25 Eurípides: poeta trágico ateniense (Salamina en 484-480 a C y fallecido en Pela 406 a C). El tercero cronológicamente de los tres grandes clásicos áticos de la tragedia junto con Esquilo y Sófocles. De él se nos han conservado bastantes tragedias entre las que resaltan “Medea”, “Hipólito” o “Las Troyanas”.
26 Héspero: el planeta Venus, también considerado el lucero del alba; en la Antigüedad se pensaba que eran dos astros distintos.

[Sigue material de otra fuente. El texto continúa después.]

--- config.mk ---
export PLATFORM = sky130hd
export DESIGN_NAME = icache_direct_mapped
export DESIGN_NICKNAME = d
export VERILOG_FILES = /design/src/rtl/icache_direct_mapped.sv
export SDC_FILE = /design/constraint.sdc
export NUM_CORES = 1
export LEC_CHECK = 0
export CAP_MARGIN = 25
export CORE_UTILIZATION = 48
export CTS_CLUSTER_DIAMETER = 50
export CTS_CLUSTER_SIZE = 14
export DETAILED_ROUTE_END_ITERATION = 10
export PLACE_DENSITY = 0.74
export SETUP_SLACK_MARGIN = 0.02
export SYNTH_ARGS = -nofsm -noshare
export SYNTH_HDL_FRONTEND = slang
export SYNTH_SLANG_ARGS = --single-unit
--- constraint.sdc ---
create_clock -name clk_in -period 6.2 [get_ports clk_in]
set_input_delay 1.24 -clock clk_in [delete_from_list [all_inputs] [get_ports clk_in]]
set_output_delay 1.24 -clock clk_in [all_outputs]
set_load 0.02 [all_outputs]
--- src/rtl/icache_direct_mapped.sv ---
// Direct-mapped instruction cache, NUM_LINES one-word lines, miss FSM with abort/invalidate; ICACHE_STATS_EN adds hit/miss counters.
// Hit latency 1 cycle; one miss outstanding, busy holds off new lookups, rdy_in low freezes everything.
module icache_direct_mapped #(
  parameter int INDEX_W = 4
) (
  input  logic        clk_in,
  input  logic        rst_in,
  input  logic        rdy_in,
  input  logic        flush_pipline,
  input  logic        invalidate_all,
  input  logic        is_reading,
  input  logic [31:0] read_addr,
`ifdef ICACHE_STATS_EN
  output logic [31:0] hit_count,
  output logic [31:0] miss_count,
`endif
  output logic [31:0] read_data,
  output logic        is_ready,
  output logic        busy,
  output logic        request_ins_from_memory_adaptor,
  output logic [31:0] insaddr_to_be_fetched_from_memory_adaptor,
  input  logic        insfetch_task_accepted,
  input  logic [31:0] ins_fetched_from_memory_adaptor,
  input  logic        ins_fetch_done
);

  localparam int TAG_W     = 30 - INDEX_W;
  localparam int NUM_LINES = 1 << INDEX_W;

  typedef enum logic [1:0] {S_IDLE, S_REQ, S_WAIT} state_e;

  state_e                 state_q, state_d;
  logic [NUM_LINES-1:0]   valid_q, valid_d;
  logic                   req_q, req_d;
  logic [31:0]            req_addr_q, req_addr_d;
  logic                   busy_q, busy_d;
  logic                   abort_q, abort_d;
  logic                   ready_q, ready_d;
  logic [31:0]            rdata_q, rdata_d;

  logic [TAG_W-1:0]       tag_mem  [NUM_LINES];
  logic [31:0]            data_mem [NUM_LINES];

  logic [INDEX_W-1:0]     rd_idx;
  logic [TAG_W-1:0]       rd_tag;
  logic [INDEX_W-1:0]     fill_idx;
  logic [TAG_W-1:0]       fill_tag;
  logic                   lookup_vld;
  logic                   lookup_hit;
  logic                   fill_en;
  logic                   unused_addr_bits;

  assign rd_idx           = read_addr[INDEX_W+1:2];
  assign rd_tag           = read_addr[31:INDEX_W+2];
  assign fill_idx         = req_addr_q[INDEX_W+1:2];
  assign fill_tag         = req_addr_q[31:INDEX_W+2];
  assign unused_addr_bits = ^read_addr[1:0];

  assign lookup_vld = rdy_in && (state_q == S_IDLE) && is_reading;
  // A lookup racing a fence.i must not return a line that is being invalidated.
  assign lookup_hit = valid_q[rd_idx] && (tag_mem[rd_idx] == rd_tag) && !invalidate_all;
  assign fill_en    = rdy_in && (state_q == S_WAIT) && ins_fetch_done;

  always_comb begin
    state_d    = state_q;
    valid_d    = valid_q;
    req_d      = req_q;
    req_addr_d = req_addr_q;
    busy_d     = busy_q;
    abort_d    = abort_q;
    ready_d    = ready_q;
    rdata_d    = rdata_q;
    if (rdy_in) begin
      ready_d = 1'b0;
      // Clear takes priority over a refill landing in the same cycle.
      if (invalidate_all) begin
        valid_d = '0;
      end else if (fill_en) begin
        valid_d[fill_idx] = 1'b1;
      end
      case (state_q)
        S_IDLE: begin
          if (is_reading) begin
            if (lookup_hit) begin
              ready_d = !flush_pipline;
              rdata_d = data_mem[rd_idx];
            end else if (!flush_pipline) begin
              state_d    = S_REQ;
              req_d      = 1'b1;
              req_addr_d = {read_addr[31:2], 2'b00};
              busy_d     = 1'b1;
              abort_d    = 1'b0;
            end
          end
        end
        S_REQ: begin
          if (flush_pipline) begin
            state_d = S_IDLE;
            req_d   = 1'b0;
            busy_d  = 1'b0;
          end else if (insfetch_task_accepted) begin
            state_d = S_WAIT;
            req_d   = 1'b0;
          end
        end
        S_WAIT: begin
          if (flush_pipline) begin
            abort_d = 1'b1;
          end
          if (ins_fetch_done) begin
            ready_d = !(abort_q || flush_pipline);
            rdata_d = ins_fetched_from_memory_adaptor;
            state_d = S_IDLE;
            busy_d  = 1'b0;
            abort_d = 1'b0;
          end
        end
        default: begin
          state_d = S_IDLE;
        end
      endcase
    end
  end

  always_ff @(posedge clk_in) begin
    if (rst_in) begin
      state_q    <= S_IDLE;
      valid_q    <= '0;
      req_q      <= 1'b0;
      req_addr_q <= '0;
      busy_q     <= 1'b0;
      abort_q    <= 1'b0;
      ready_q    <= 1'b0;
      rdata_q    <= '0;
    end else begin
      state_q    <= state_d;
      valid_q    <= valid_d;
      req_q      <= req_d;
      req_addr_q <= req_addr_d;
      busy_q     <= busy_d;
      abort_q    <= abort_d;
      ready_q    <= ready_d;
      rdata_q    <= rdata_d;
    end
  end

  // Line storage needs no reset: valid_q guards every read.
  always_ff @(posedge clk_in) begin
    if (fill_en) begin
      tag_mem[fill_idx]  <= fill_tag;
      data_mem[fill_idx] <= ins_fetched_from_memory_adaptor;
    end
  end

`ifdef ICACHE_STATS_EN
  logic [31:0] hit_count_q, hit_count_d;
  logic [31:0] miss_count_q, miss_count_d;

  always_comb begin
    hit_count_d  = hit_count_q;
    miss_count_d = miss_count_q;
    if (lookup_vld) begin
      if (lookup_hit) begin
        hit_count_d = hit_count_q + 32'd1;
      end else begin
        miss_count_d = miss_count_q + 32'd1;
      end
    end
  end

  always_ff @(posedge clk_in) begin
    if (rst_in) begin
      hit_count_q  <= '0;
      miss_count_q <= '0;
    end else begin
      hit_count_q  <= hit_count_d;
      miss_count_q <= miss_count_d;
    end
  end

  assign hit_count  = hit_count_q;
  assign miss_count = miss_count_q;
`endif

  // The flush also kills a hit pulse that is being presented this cycle.
  assign is_ready                                  = ready_q && !flush_pipline;
  assign read_data                                 = rdata_q;
  assign busy                                      = busy_q;
  assign request_ins_from_memory_adaptor           = req_q;
  assign insaddr_to_be_fetched_from_memory_adaptor = req_addr_q;

endmodule
Word-level counts from Yosys, hierarchy flattened
Memory sizes are Yosys's and may differ from the RTL's.
Cells that the tools add are included.
- bits in read-only memories: 0
- bits in registers: 84
- RAM bits: 928
- latch bits: 0
- memories: 2
- memory list (memory ; words ; width ; read ports ; clocked after Yosys merged registers in ; wr ports ; RTL line ; source):
    data_mem ; 16 ; 32 ; 1 ; 0 ; 1 ; 42 ; logic [31:0] data_mem [NUM_LINES];
    tag_mem ; 16 ; 26 ; 1 ; 0 ; 1 ; 41 ; logic [TAG_W-1:0] tag_mem [NUM_LINES];
- divide/modulo/power cells: 0
- reduce and logical (&&, ||, !) cells: 22
- multiplexer cells: 38
- equality and inequality tests: 11
- shifts and indexed selects: 0
- bitwise logic cells: 3
- magnitude comparators: 3
- multipliers: 0
- add/subtract/negate cells: 0
- operator list (kind ; number):
    $mux 32 ; 3
    $pmux 32 s2 ; 1
    $mux 16 ; 2
    $eq 26x26->1 ; 1
    $mux 1 ; 19
    $reduce_and 6->1 ; 3
    $or 16x16->16 ; 1
    $mux 2 ; 6
    $ne 2x2->1 const B ; 6
    $lt 4x5->1 const B ; 2
    $reduce_and 5->1 ; 2
    $reduce_and 7->1 ; 1
    $logic_and 1x1->1 ; 6
    $ne 3x3->1 const B ; 2
    $pmux 1 s2 ; 3
    $pmux 2 s3 ; 1
    $reduce_bool 2->1 ; 3
    $bmux 1 s4 ; 1
    $demux 1 s4 ; 1
    $ge 4x1->1 const B ; 1
    $logic_not 1->1 ; 3
    $pmux 1 s3 ; 1
    $reduce_bool 3->1 ; 1
    $eq 2x1->1 const B ; 1
    5 further kinds ; 6

Longest topological paths before layout
- word-level depth: 7
- depth in mapped cells: 14
- mapped depth without buffers: 9

Worst setup path before layout
Ideal clock, no wire load.
- path type: input-to-reg
- start point: in rdy_in
- end point: mem data_mem[3][0], enable pin
- path buffers: 1
- cell stages on the path: 4
- data required time: 5.655 ns
- setup slack: 0.019 ns
- arrival time: 5.636 ns
- path through: buf_6 > and3_1 > nand3_1 > nor3_1
- cells in the longest elaborated chain, start to end: 4
- ends and longest elaborated chain (what ; RTL line ; source):
    from (decl) ; 8 ; input logic rdy_in,
    $logic_and 1x1->1 (2 in a row) ; 62 ; assign fill_en = rdy_in && (state_q == S_WAIT) && ins_fetch_done;
    $mux 1 ; 149 ; if (fill_en) begin
    $mux 1 (not written as such) ; 151 ; data_mem[fill_idx] <= ins_fetched_from_memory_adaptor;
    to (decl) ; 42 ;
Every way passes these cells.

Worst setup path in the final report
- start point: in read_addr[4]
- end point: reg rdata_q[17] (netlist: read_data[17])
- cells in the longest elaborated chain, start to end: 6
- ends and longest elaborated chain (what ; RTL line ; source):
    from (decl) ; 12 ; input logic [31:0] read_addr,
    $mem_v2 16x26 / $bmux 1 s4 (equally long branches) ; n/a ;
    $eq 26x26->1 / $mux 1 (equally long branches) ; 61 ; assign lookup_hit = valid_q[rd_idx] && (tag_mem[rd_idx] == rd_tag) && !invalidate_all;
    $logic_and 1x1->1 (2 in a row) ; 61 ;
    $ne 2x2->1 (no line) ; n/a ;
    $reduce_and 5->1 (no line) ; n/a ;
    to (signal assigned) ; 143 ; rdata_q <= rdata_d;
    to (decl) ; 39 ; logic [31:0] rdata_q, rdata_d;
Parallel ways exist; a longest one is shown, timed or not. The select of a mux whose other input is x is not followed.
A chain may end at the register's enable or synchronous reset.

27 Prolijidad: en el texto latino hay un error y dice “perlixitas” donde debiera decir “prolixitas”.
28 Virtud moral “que es un hábito del alma adquirido por la costumbre”: definición de virtud en la EN de Aristóteles.

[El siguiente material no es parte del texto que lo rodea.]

File: src/rtl/systolic_array_nxn_pkg.sv
// Shared FSM encoding and default sizing for the NxN systolic matrix-multiply block.
package systolic_array_nxn_pkg;

  typedef enum logic [1:0] {
    ST_IDLE  = 2'd0,
    ST_LOAD  = 2'd1,
    ST_DRAIN = 2'd2,
    ST_DONE  = 2'd3
  } state_t;

  localparam int unsigned DEF_DW   = 8;
  localparam int unsigned DEF_N    = 2;
  localparam int unsigned DEF_KMAX = 16;

  // Full-precision product plus enough headroom for KMAX accumulations.
  function automatic int unsigned acc_width(input int unsigned dw, input int unsigned kmax);
    return 2 * dw + $clog2(kmax);
  endfunction

endpackage

File: src/rtl/systolic_pe.sv
// Processing element: forwards A right and B down one cycle, and accumulates a*b
// with optional saturation.
module systolic_pe
  import systolic_array_nxn_pkg::*;
#(
  parameter int unsigned DW   = DEF_DW,
  parameter int unsigned ACCW = acc_width(DEF_DW, DEF_KMAX)
) (
  input  logic            clk,
  input  logic            rst,
  input  logic            clr,
  input  logic            sat_mode,
  input  logic [DW-1:0]   a_in,
  input  logic [DW-1:0]   b_in,
  output logic [DW-1:0]   a_out,
  output logic [DW-1:0]   b_out,
  output logic [ACCW-1:0] acc
);

  logic [2*DW-1:0] prod;
  logic [ACCW:0]   sum;

  always_comb begin
    prod = {{DW{1'b0}}, a_in} * {{DW{1'b0}}, b_in};
    sum  = {1'b0, acc} + {{(ACCW + 1 - 2 * DW){1'b0}}, prod};
  end

  always_ff @(posedge clk or negedge rst) begin
    if (!rst) begin
      a_out <= '0;
      b_out <= '0;
      acc   <= '0;
    end else begin
      a_out <= a_in;
      b_out <= b_in;
      if (clr)
        acc <= '0;
      else if (sat_mode && sum[ACCW])
        acc <= '1;
      else
        acc <= sum[ACCW-1:0];
    end
  end

endmodule

File: src/rtl/systolic_array_nxn.sv
// Output-stationary NxN systolic array computing C = A*B over k_len slices, with
// input skew lines, a slice counter and the job FSM.
module systolic_array_nxn
  import systolic_array_nxn_pkg::*;
#(
  parameter int unsigned DW   = DEF_DW,
  parameter int unsigned N    = DEF_N,
  parameter int unsigned KMAX = DEF_KMAX,
  parameter int unsigned ACCW = acc_width(DW, KMAX)
) (
  input  logic                      clk,
  input  logic                      rst,
  input  logic                      start,
  input  logic [$clog2(KMAX+1)-1:0] k_len,
  input  logic                      sat_mode,
  input  logic                      in_valid,
  output logic                      in_ready,
  input  logic [N*DW-1:0]           a_vec,
  input  logic [N*DW-1:0]           b_vec,
  output logic                      busy,
  output logic                      done,
  output logic [N*N*ACCW-1:0]       c_flat
);

  localparam int unsigned KW        = $clog2(KMAX + 1);
  localparam int unsigned DRAIN_LEN = 2 * N - 2;
  localparam int unsigned DCW       = $clog2(DRAIN_LEN);
  localparam logic [KW-1:0] KMAX_K  = KW'(KMAX);

  state_t          state;
  logic [KW-1:0]   k_q;
  logic [KW-1:0]   cnt;
  logic [DCW-1:0]  dcnt;
  logic            sat_q;
  logic            start_ok;
  logic            accept;
  logic            clr;

  logic [DW-1:0]   a_h [N][N+1];
  logic [DW-1:0]   b_v [N+1][N];
  logic [ACCW-1:0] acc_arr [N][N];
  logic [DW-1:0]   a_spill_unused [N];
  logic [DW-1:0]   b_spill_unused [N];

  always_comb begin
    start_ok = start && (k_len != '0) && (k_len <= KMAX_K);
    in_ready = (state == ST_LOAD);
    accept   = in_valid && in_ready;
    busy     = (state == ST_LOAD) || (state == ST_DRAIN);
    done     = (state == ST_DONE);
    clr      = (state == ST_IDLE) && start_ok;
  end

  always_ff @(posedge clk or negedge rst) begin
    if (!rst) begin
      state <= ST_IDLE;
      k_q   <= '0;
      cnt   <= '0;
      dcnt  <= '0;
      sat_q <= 1'b0;
    end else begin
      case (state)
        ST_IDLE: begin
          if (start_ok) begin
            state <= ST_LOAD;
            k_q   <= k_len;
            sat_q <= sat_mode;
            cnt   <= '0;
          end
        end
        ST_LOAD: begin
          if (accept) begin
            cnt <= cnt + KW'(1);
            if (cnt == k_q - KW'(1)) begin
              state <= ST_DRAIN;
              dcnt  <= '0;
            end
          end
        end
        ST_DRAIN: begin
          if (dcnt == DCW'(DRAIN_LEN - 1))
            state <= ST_DONE;
          else
            dcnt <= dcnt + DCW'(1);
        end
        ST_DONE: state <= ST_IDLE;
        default: state <= ST_IDLE;
      endcase
    end
  end

  // Operands are zero whenever no slice is accepted, so stalls and drain add nothing.
  for (genvar i = 0; i < N; i++) begin : g_skew
    logic [DW-1:0] a_inj;
    logic [DW-1:0] b_inj;
    assign a_inj = accept ? a_vec[i*DW +: DW] : '0;
    assign b_inj = accept ? b_vec[i*DW +: DW] : '0;
    if (i == 0) begin : g_direct
      assign a_h[0][0] = a_inj;
      assign b_v[0][0] = b_inj;
    end else begin : g_dly
      logic [DW-1:0] a_sr [i];
      logic [DW-1:0] b_sr [i];
      always_ff @(posedge clk or negedge rst) begin
        if (!rst) begin
          for (int unsigned k = 0; k < i; k++) begin
            a_sr[k] <= '0;
            b_sr[k] <= '0;
          end
        end else begin
          a_sr[0] <= a_inj;
          b_sr[0] <= b_inj;
          for (int unsigned k = 1; k < i; k++) begin
            a_sr[k] <= a_sr[k-1];
            b_sr[k] <= b_sr[k-1];
          end
        end
      end
      assign a_h[i][0] = a_sr[i-1];
      assign b_v[0][i] = b_sr[i-1];
    end
  end

  for (genvar i = 0; i < N; i++) begin : g_row
    for (genvar j = 0; j < N; j++) begin : g_col
      systolic_pe #(
        .DW   (DW),
        .ACCW (ACCW)
      ) u_pe (
        .clk      (clk),
        .rst      (rst),
        .clr      (clr),
        .sat_mode (sat_q),
        .a_in     (a_h[i][j]),
        .b_in     (b_v[i][j]),
        .a_out    (a_h[i][j+1]),
        .b_out    (b_v[i+1][j]),
        .acc      (acc_arr[i][j])
      );
    end
    assign a_spill_unused[i] = a_h[i][N];
    assign b_spill_unused[i] = b_v[N][i];
  end

  always_comb begin
    c_flat = '0;
    for (int unsigned i = 0; i < N; i++)
      for (int unsigned j = 0; j < N; j++)
        c_flat[(i*N+j)*ACCW +: ACCW] = acc_arr[i][j];
  end

endmodule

29 dios: como en la mayor parte del texto de Bruni, no se hace referencia al Dios, éste sí con mayúscula, de los cristianos; aquí, citado en singular, se refiere al “motor inmóvil” de Aristóteles.
30 “La contemplativa con todo es manifiestamente más digna de los dioses”: esta preferencia por el “θεωρητικὸς βίος” o vida contemplativa, es también de raigambre aristotélica: EN X 7
“Εἰ δ´ἐστὶν ἡ εὐδαιμονία κατ´ἀρετὴν ἐνέργεια, εὔλογον κατὰ τὴν κρατίστην· αὕτη δ´ἂν εἴη τοῦ ἀρίστου. Εἴτε δὴ νοῦς τοῦτο εἶτε ἄλλο τι, ὃ δὴ κατὰ φύσειν δοκεῖ ἄρχειν καὶ ἡγεῖσθαι καὶ ἔννοιαν ἔχειν περὶ καλῶν καὶ θείων, εἴτε θεῖον ὂν καὶ αὐτὸ εἶτε τῶν ἐν ἡμῖν τὸ θειότατον, ἡ τούτου ἐνέργεια κατὰ τὴν οἰκείαν ἀρετὴν εἴη ἂν ἡ τελεία εὐδαιμονία. Ὅτι δ´ἐστὶ θεωρητική, εἴρηται.”
Ahora en castellano: “Si la felicidad es una actividad conforme a la virtud, es razonable que sea conforme a la virtud más excelente, y ésta será la virtud de lo mejor que hay en el hombre. Sea, pues, el entendimiento o sea alguna otra cosa lo que por naturaleza parece mandar y dirigir y poseer intelección de las cosas bellas y divinas, siendo divino ello mismo o lo más divino que hay en nosotros, su actividad de acuerdo con la virtud que le es propia será la felicidad perfecta. Que es una actividad contemplativa, ya lo hemos dicho.”
31 “Ya que juzga buenas las cosas que no lo son”: Importante reflexión, especialmente leída en nuestros días de verdades precarias o “fluidas”, de igualación entre verdad y mentira, bueno o malo.